According to the study’s authors, “the internet is currently reaching a limit in performance and power efficiency”. The spread of data-heavy services such as FaceTime and Netflix, the proliferation of driverless cars, and the advent of the internet of things will only increase strain on the existing network. Their research therefore focused on ways to increase the throughput of existing infrastructure without having to physically lay new cables.
The basis of the system is Pilot Photonics’ optical comb, a specialised laser that generates a spectrum of equally spaced beams of different frequencies from a single source, like the teeth in a hair comb. Using the optical comb as opposed to multiple independent lasers eliminates the need for guard bands of empty space between data channels, which are usually necessary to prevent interference.

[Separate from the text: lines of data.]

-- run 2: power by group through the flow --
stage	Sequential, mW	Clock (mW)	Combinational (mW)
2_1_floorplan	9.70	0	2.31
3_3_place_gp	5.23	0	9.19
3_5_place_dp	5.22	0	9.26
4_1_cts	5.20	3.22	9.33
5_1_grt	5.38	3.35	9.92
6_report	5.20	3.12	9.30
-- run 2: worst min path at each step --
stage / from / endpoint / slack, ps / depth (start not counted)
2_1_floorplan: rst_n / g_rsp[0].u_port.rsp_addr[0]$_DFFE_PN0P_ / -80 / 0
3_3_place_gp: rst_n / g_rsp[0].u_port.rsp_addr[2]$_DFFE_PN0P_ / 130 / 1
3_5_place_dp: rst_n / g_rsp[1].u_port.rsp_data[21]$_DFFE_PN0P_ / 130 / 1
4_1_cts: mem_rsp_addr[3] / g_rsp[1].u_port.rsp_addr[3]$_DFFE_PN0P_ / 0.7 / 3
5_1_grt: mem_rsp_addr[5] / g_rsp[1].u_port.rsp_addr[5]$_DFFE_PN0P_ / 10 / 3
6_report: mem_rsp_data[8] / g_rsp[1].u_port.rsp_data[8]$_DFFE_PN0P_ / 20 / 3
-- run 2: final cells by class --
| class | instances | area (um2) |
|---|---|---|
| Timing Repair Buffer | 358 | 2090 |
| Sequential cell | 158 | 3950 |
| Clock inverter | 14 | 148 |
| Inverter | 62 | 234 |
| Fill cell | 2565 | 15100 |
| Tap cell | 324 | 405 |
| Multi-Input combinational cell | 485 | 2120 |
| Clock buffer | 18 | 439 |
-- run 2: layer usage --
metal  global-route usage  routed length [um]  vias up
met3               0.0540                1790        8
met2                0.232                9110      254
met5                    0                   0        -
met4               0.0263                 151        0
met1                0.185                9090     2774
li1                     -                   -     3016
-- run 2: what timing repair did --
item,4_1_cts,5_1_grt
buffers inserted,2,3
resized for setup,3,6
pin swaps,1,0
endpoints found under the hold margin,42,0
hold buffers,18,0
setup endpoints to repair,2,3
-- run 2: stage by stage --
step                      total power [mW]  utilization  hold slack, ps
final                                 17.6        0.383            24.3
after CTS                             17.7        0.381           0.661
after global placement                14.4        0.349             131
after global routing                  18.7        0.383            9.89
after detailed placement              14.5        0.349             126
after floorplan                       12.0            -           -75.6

Frank Smyth, co-founder, CTO and former CEO of Pilot Photonics, explained: “A way to visualise how our photonic-integrated circuits are helping the flow of information between data centres is to think of road to rail. On the road, the lanes must be much wider than the cars because the driver can veer left and right to some degree. This extra lane space represents the guard bands between wavelengths that are used in optical systems today.
“With rail, you can pack trains right up side by side because they are on fixed tracks and cannot veer off them. This is like using an optical comb. The trains can’t bump into their neighbours because they are on fixed tracks. Data channels based on an optical comb can’t interfere because the spacing between them is physically and fundamentally fixed.”
The system also makes use of photonic integrated circuits (PICs). Rather than circuits made of silicon that transmit electrical impulses, PICs are made of indium phosphide and transmit light. Multiple photonic functions including the laser, amplifiers, modulators and receivers can therefore take place on a single chip. It would otherwise be necessary to interface a standard silicon IC with a laser, increasing manufacturing complexity.
“At Pilot Photonics, using a comb laser, we can combine four, eight or 16 transceivers onto a single chip bringing down power consumption, cost and size,” said Smyth.
“Innovations such as ours solve a real problem for our customers in the industry who need to keep up with society’s insatiable demand for new bandwidth-intensive data services without significant price increases.”
Pilot Photonics was founded in 2011, spinning out patents from Dublin City University and the Tyndall National Institute. It raised almost €1m of funding in 2018.
This week, Japanese researchers set an internet speed record of 319Tbps, also using comb lasers.